第2話

「君も勇者にならないか!


 最近猛威を振るっている魔物の侵攻をくいとめるのに、君の力が必要だ!


 勇者になったら今後の生活の全てを保障する!

 これまでの経歴も一切関係なし!


 腕に自信のある者なら、山賊や犯罪者も誰でも構わない!


 わが国を守るために魔物と戦おうではないか!


 勇者になりたい者はいつでも募集している。

 王都宮殿一階、勇者の間にて待つ。


 テレジア王国 国王ニクラス一世」 


 何の前触れもなく、テレジア王国の全国各地にこのような看板が立てられるようになった。


 ここ数年、魔物による被害は増えていく一方だった。


 魔物によって畑の作物は食い荒らされ、夜中に街道を歩けば襲われる。追い払っても集団で抵抗してくるし、仮に倒したとしても次の日にはまた同じような魔物が現れて同じことを繰り返すのだ。

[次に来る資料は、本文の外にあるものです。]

$ cat config.mk
export PLATFORM = sky130hd
export DESIGN_NAME = adsr_div_step
export DESIGN_NICKNAME = d
export VERILOG_FILES = /design/src/rtl/core/adsr_pkg.sv /design/src/rtl/core/adsr_div_step.sv
export SDC_FILE = /design/constraint.sdc
export NUM_CORES = 1
export LEC_CHECK = 0
export BUFFER_PORTS_ARGS = -buffer_cell sky130_fd_sc_hd__buf_2
export CAP_MARGIN = 20
export CORE_MARGIN = 2
export CORE_UTILIZATION = 49
export CTS_BUF_LIST = sky130_fd_sc_hd__clkbuf_8
export DETAILED_ROUTE_END_ITERATION = 6
export HOLD_SLACK_MARGIN = 0.1
export PLACE_DENSITY = 0.88
export SETUP_SLACK_MARGIN = 0.5
export SYNTH_ARGS = -nofsm -noshare
export SYNTH_HDL_FRONTEND = slang
export SYNTH_SLANG_ARGS = --single-unit
$ cat constraint.sdc
create_clock -name i_clk -period 6.5 [get_ports i_clk]
set_input_delay 0.65 -clock i_clk [delete_from_list [all_inputs] [get_ports i_clk]]
set_output_delay 0.65 -clock i_clk [all_outputs]
set_load 0.01 [all_outputs]
$ cat src/rtl/core/adsr_pkg.sv
// Shared types and constants for the ADSR envelope level pipeline.
package adsr_pkg;

    localparam int LVL_W    = 16;
    localparam int DUR_W    = 24;
    localparam int PH_BITS  = 31;
    localparam int QUO_W    = 32;
    localparam int NUM_W    = DUR_W + PH_BITS;
    localparam int MULT_W   = DUR_W + LVL_W;
    localparam int ADDR_W   = 5;
    localparam int DATA_W   = 32;

    localparam logic [LVL_W-1:0] FULL_LEVEL = 16'h8000;

    localparam logic [DUR_W-1:0] RST_ATTACK  = 24'd480;
    localparam logic [DUR_W-1:0] RST_DECAY   = 24'd4800;
    localparam logic [LVL_W-1:0] RST_SUSTAIN = 16'd22938;
    localparam logic [DUR_W-1:0] RST_RELEASE = 24'd9600;

    typedef enum logic [2:0] {
        REG_ATTACK  = 3'd0,
        REG_DECAY   = 3'd1,
        REG_SUSTAIN = 3'd2,
        REG_RELEASE = 3'd3,
        REG_CURVE   = 3'd4
    } t_reg_idx;

    typedef struct packed {
        logic [DUR_W-1:0] attack;
        logic [DUR_W-1:0] decay;
        logic [LVL_W-1:0] sustain;
        logic [DUR_W-1:0] rel_ticks;
        logic             quad;
    } t_cfg;

    // How the divider quotient turns into a level at the end of the pipe.
    typedef struct packed {
        logic             quad;
        logic             zero;
        logic             add;
        logic [LVL_W-1:0] base;
        logic [LVL_W-1:0] mul;
    } t_side;

    typedef struct packed {
        logic [DUR_W-1:0] rem;
        logic [QUO_W-1:0] work;
        logic [DUR_W-1:0] den;
        t_side            side;
    } t_div;

endpackage

$ cat src/rtl/core/adsr_div_step.sv
// One restoring-division step: one quotient bit per stage.
module adsr_div_step (
    input  logic           i_clk,
    input  logic           i_rst_n,
    input  logic           i_valid,
    input  adsr_pkg::t_div i_div,
    output logic           o_valid,
    output adsr_pkg::t_div o_div
);

    logic [adsr_pkg::DUR_W:0] w_trial;
    logic                     w_ge;
    adsr_pkg::t_div           n_div;
    adsr_pkg::t_div           r_div;
    logic                     r_valid;

    always_comb begin
        w_trial    = {i_div.rem, i_div.work[adsr_pkg::QUO_W-1]};
        w_ge       = w_trial >= {1'b0, i_div.den};
        n_div      = i_div;
        n_div.rem  = w_ge ? adsr_pkg::DUR_W'(w_trial - {1'b0, i_div.den})
                          : w_trial[adsr_pkg::DUR_W-1:0];
        n_div.work = {i_div.work[adsr_pkg::QUO_W-2:0], w_ge};
    end

    always_ff @(posedge i_clk) begin
        if (!i_rst_n) begin
            r_valid <= 1'b0;
        end else begin
            r_valid <= i_valid;
        end
        r_div <= n_div;
    end

    assign o_valid = r_valid;
    assign o_div   = r_div;

endmodule

==> impl_metrics.json, run 1 <==
{
  "detailedPlacementHpwl_mm": 9.496,
  "core-area_sq_um": 8175,
  "routed_wire_length_per_instance_microns": 16.59,
  "yosys.cell_count.top_type": "dfxtp_1",
  "grt_pass1_wl_mm": 17.04,
  "portBuffers": 233,
  "length_of_the_first_detailed_routing_pass_in_iterations": 4,
  "max-cap-violations": 0,
  "postCtsSetupRepairBufs": 0,
  "gr-max-usage-layer": "met2",
  "yosysWarnings": 0,
  "postLayoutSetupSlackWorst_ps": 3244,
  "tritoncts_num_sinks": 116,
  "globalRouteOverflowTotal": 0,
  "number_of_levels_in_the_clock_h_tree": 4,
  "synth_enable_flop_cells": 0,
  "post_cts_resized": 0,
  "timing_hold_violations_final": 0,
  "synthTopCellsByCount": "dfxtp_1 (116), inv_1 (32), ha_1 (24)",
  "ant_nets": 0,
  "netlist-cell-type-count": 47,
  "rows": 33,
  "cell_area_after_layout_sq_um": 5739,
  "fin_crit_ps": 3256,
  "worst_slack_at_placement_ps": 2818,
  "critPathKind": "in -> reg",
  "finalSetupViolations": 0,
  "ios": 234,
  "syn_avg_cell_area_sq_um": 11.39,
  "grtUsageTotal_pct": 25.07,
  "grt.met1_usage_pct": 24.89,
  "stdcell_count": 726,
  "via_count": 3678,
  "path_clk_slew_ps": 80,
  "synth.top_cell.area_share_pct": 56.48,
  "detail_route.vias_per_cell": 5.066,
  "synthesis.instances": 361,
  "worst_hold_class": "in -> reg",
  "worst_ep_required_time_ps": 6820,
  "drive_above_1_share_pct": 44.91,
  "detailedRoute.firstIterationViolations": 110,
  "leakagePower_nw": 2.978,
  "max_clock_freq_mhz": 307.1,
  "critPathMaxFanout": 13,
  "clock-root-buffer": "clkbuf_8",
  "critical_path_arrival_ps": 3570,
  "worst_setup_path_end_kind": "flop",
  "power.density_nw_per_um2": 300.0,
  "mappedNetlistNets": 504,
  "tritoncts.num_buffers": 17,
  "place.detailed.instances": 692,
  "antenna_violations_before_repair": 1,
  "yosys.area.top_type": "dfxtp_1",
  "ys_async_sr_fraction_pct": 0,
  "maximum_buffer_depth_of_the_clock_tree": 2,
  "drcViolationCount": 0,
  "die_area_sq_um": 9139,
  "fp.dieW_microns": 95.60,
  "synth_area_sq_um": 4111,
  "grt_max_degree": 17,
  "synthFlopType": "dfxtp_1",
  "final_net_count": 749,
  "sequential_share_of_the_synthesized_area_pct": 56.48,
  "die-height_microns": 95.60,
  "wl_mm": 12.04,
  "max-vdd-ir-drop_mv": 0.2024,
  "grt_util_met2_pct": 44.76,
  "slew_viol_final": 0,
  "starting_utilization_of_the_core_area_pct": 50.29,
  "cells_taking_the_most_area_after_synthesis": "dfxtp_1 (56%), ha_1 (7.3%), mux2_1 (3.8%), xnor2_1 (3.0%), inv_1 (2.9%)",
  "grtUsageMet3_pct": 10.20,
  "start_kind": "input port",
  "cts-hold-fix-buffers": 0,
  "totalPowerFinal_w": 0.001722,
  "first_global_vias": 3594,
  "final.setup.tns_ps": 0,
  "outcome": "completed",
  "cts_tree": "done",
  "placedInstanceArea_sq_um": 5371,
  "max_slew.worst_pin.slew_ps": 745.7,
  "gp_congestion": 0.8842,
  "area_growth_pct": 39.59,
  "grt_setup_unrepaired": "false",
  "period_share_pct": 50.09,
  "slew_headroom_pct": 50.17,
  "synth.ff_latch_count": 116
}
==> state kept, by name, summed over array words and instances, names as in the netlist <==
register	flops
o_div	115
o_valid	1
==> path summary, 6_finish.rpt <==
path | start | end | cells after the start | slack (ps)
max | i_div[39] | o_div[97]$_DFF_P_ | 11 | 3240
min | i_div[1] | o_div[1]$_DFF_P_ | 1 | 310
==> cell usage in the layout, fill, tap and decap left out, types with 3 or more instances in the layout <==
master / instances
buf_2: 233
dfxtp_1: 116
inv_1: 32
ha_1: 24
clkbuf_8: 18
nand2_1: 16
nor2_1: 15
a21oi_1: 15
xnor2_1: 14
mux2_1: 14
a21o_1: 11
o21ai_0: 8
inv_6: 8
and3_1: 6
mux2i_1: 6
a31oi_1: 6
mux2_2: 5
nand3_1: 4
nand4_1: 4
o21bai_1: 4
a211o_1: 4
o21a_1: 4
nor3_1: 4
xor2_1: 4
nand2b_1: 3
clkinvlp_4: 3
==> per-layer routing <==
layer  part of all wire [%]  vias to the layer above
li1                       -                     1758
met1                     36                     1696
met2                     51                      196
met3                     10                       28
met4                    3.0                        0
met5                      0                        -
==> worst max-delay path: stages <==
cell and delay (ps):
buf_2 80, inv_1 40, ha_1 360, nand2_1 140, a211oi_2 290, nor2_2 140
o311ai_4 320, nand2_2 130, o311ai_4 680, buf_4 360, mux2_2 360
==> through the flow <==
step	hold WS, ps	utilization (%)
after floorplan	677.7	-
after global placement	752.5	65.70
after detailed placement	753.6	65.70
after CTS	300.0	70.14
after global routing	290.4	70.17
final	313.9	70.20
==> report_power, final <==
part	switching, W	internal (W)	total (W)
sequential	0.0000145	0.000773	0.000788
clock	0.000318	0.000283	0.000601
combinational	0.000181	0.000152	0.000333
total	0.000514	0.00121	0.00172
==> cell type report <==
type | instances | area (sq um)
fill | 623 | 2436
sequential | 116 | 2322
multi-input combinational | 205 | 1624
timing repair buffer | 234 | 1174
clock buffer | 18 | 247.7
tap | 105 | 131.4
inverter | 32 | 120.1
clock inverter | 14 | 115.1
antenna | 2 | 5.005
==> cell families (layout without fill, tap and decap cells) <==
group           Yosys count  after routing  synth area share, %
flops                   116            116                56.48
compound gates           74             74                13.73
simple gates             63             63                7.486
buf+inv                  40            298                4.017
fa+ha+maj                25             25                7.791
mux                      25             25                6.665
xor+xnor                 18             18                3.834
other cells               0              2                    0
Note: power is estimated with default switching activity, not from simulation.
==> run 2, diff against run 1 <==
Settings changed: CORE_UTILIZATION 49 to 45, PLACE_DENSITY 0.88 to 0.82.
Clock period 6.5 ns to 3.22 ns, I/O delays scaled along.
==> impl_metrics.json, run 2 (same netlist as run 1, synthesis figures left out) <==
{
  "max-vdd-ir-drop_mv": 0.3287,
  "starting_utilization_of_the_core_area_pct": 46.69,
  "via_count": 4150,
  "finalSetupViolations": 0,
  "detailroute.wirelength.met3_mm": 1.179,
  "rows": 34,
  "fill_cells": 531,
  "grtUsageTotal_pct": 30.02,
  "wl_mm": 14.93,
  "hold_ws_ps": 107.5,
  "postLayoutSetupSlackWorst_ps": 567.6,
  "holdCritStartpoint": "i_div[108]",
  "detailedPlacementHpwl_mm": 9.585,
  "cts_tree": "done",
  "critical_path_arrival_ps": 2980,
  "start_kind": "input port",
  "final_net_count": 849,
  "ios": 234,
  "startpoint": "i_div[41]",
  "slew_viol_final": 0,
  "core-area_sq_um": 8806,
  "placedInstanceArea_sq_um": 5390,
  "period_share_pct": 82.37,
  "slew_headroom_pct": 69.17,
  "timing_hold_violations_final": 0,
  "globalRouteOverflowTotal": 0,
  "gp_congestion": 0.9140,
  "tritoncts_num_sinks": 116,
  "power.density_nw_per_um2": 556.3,
  "die_area_sq_um": 9917,
  "regArea_sq_um": 2322,
  "totalPowerFinal_w": 0.003807,
  "grt_max_degree": 17,
  "number_of_levels_in_the_clock_h_tree": 4,
  "routed_wire_length_per_instance_microns": 18.08,
  "antenna_violations_before_repair": 0,
  "detailedRoute.firstIterationViolations": 185,
  "drive_above_1_share_pct": 41.23,
  "critPathMaxFanout": 3,
  "die-height_microns": 99.59,
  "path_clk_slew_ps": 70,
  "worst_ep_required_time_ps": 3540,
  "detail_route.wirelength.met1_mm": 5.422,
  "cell_area_after_layout_sq_um": 6843,
  "critical_path.endpoint": "o_div[111]$_DFF_P_",
  "insertedDiodeCount": 0,
  "length_of_the_first_detailed_routing_pass_in_iterations": 4,
  "met2WireLength_mm": 7.726,
  "ant_nets": 0,
  "layout.cells.most_common": "buf_2",
  "worst_setup_path_end_kind": "flop",
  "worst_hold_class": "in -> reg",
  "fp.dieW_microns": 99.59,
  "fin_crit_ps": 2652,
  "drcViolationCount": 0,
  "detail_route.vias_per_cell": 5.024,
  "maximum_buffer_depth_of_the_clock_tree": 2,
  "commonest_cells_after_routing_fill_and_taps_aside": "buf_2 (233), dfxtp_1 (116), dlygate4sd3_1 (94)",
  "max-cap-violations": 0,
  "final.setup.tns_ps": 0,
  "tritoncts.num_buffers": 17,
  "first_global_vias": 4383,
  "area_growth_pct": 66.43,
  "max_slew.worst_pin.slew_ps": 456.7,
  "portBuffers": 233,
  "route.top_layer_used": "met4",
  "grt_pass1_wl_mm": 22.56,
  "max_clock_freq_mhz": 377.0,
  "largest_register_ff_count": 115,
  "clock-root-buffer": "clkbuf_8",
  "critPathKind": "in -> reg",
  "multi_input_gate_area_sq_um": 1685,
  "outcome": "completed",
  "grt_setup_unrepaired": "true",
  "leakagePower_nw": 3.443,
  "worst_slack_at_placement_ps": 453.5
}
-- run 2: cell count changes in the layout (fill, tap and decap cells not counted), moves of 4 or more --
cell	change
inv_6	-5
buf_4	+4
clkinv_4	+4
ha_1	-4
ha_2	+4
dlygate4sd3_1	+94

 各都市は、魔物の侵入を防ぐために周囲を塀で囲みはじめた。入り口には兵士を配置し、門番に当たらせるようになった。


 おかげで魔物が町の中までは入ってくることはなくなったが、人々はその対策に疲弊しきっていた。


 王国の西の国境になっている暗黒山脈を越えると、魔物が主に生息する魔の森が広がっている。


 暗黒山脈は険しい山々が幾つも連なっており、熟練の登山者でなければ越えることは不可能に近い。

 しかも、越えたとしても何があるわけでもなく魔物たちの巣に向かうだけとなれば、近づこうとするものもいなかった。


 本来なら魔物たちはその森から出てくることはなかったのだが、ここ数年、山脈を越えて王国内に進入することが増えてきたのだった。


 この御触れが出たことによりやっと国として本格的な魔物対策に取り組むのだと民は安堵した。

 また、 「勇者になることで今後の生活が保障される」という文言は腕に自信のある者にとって魅力的な内容だった。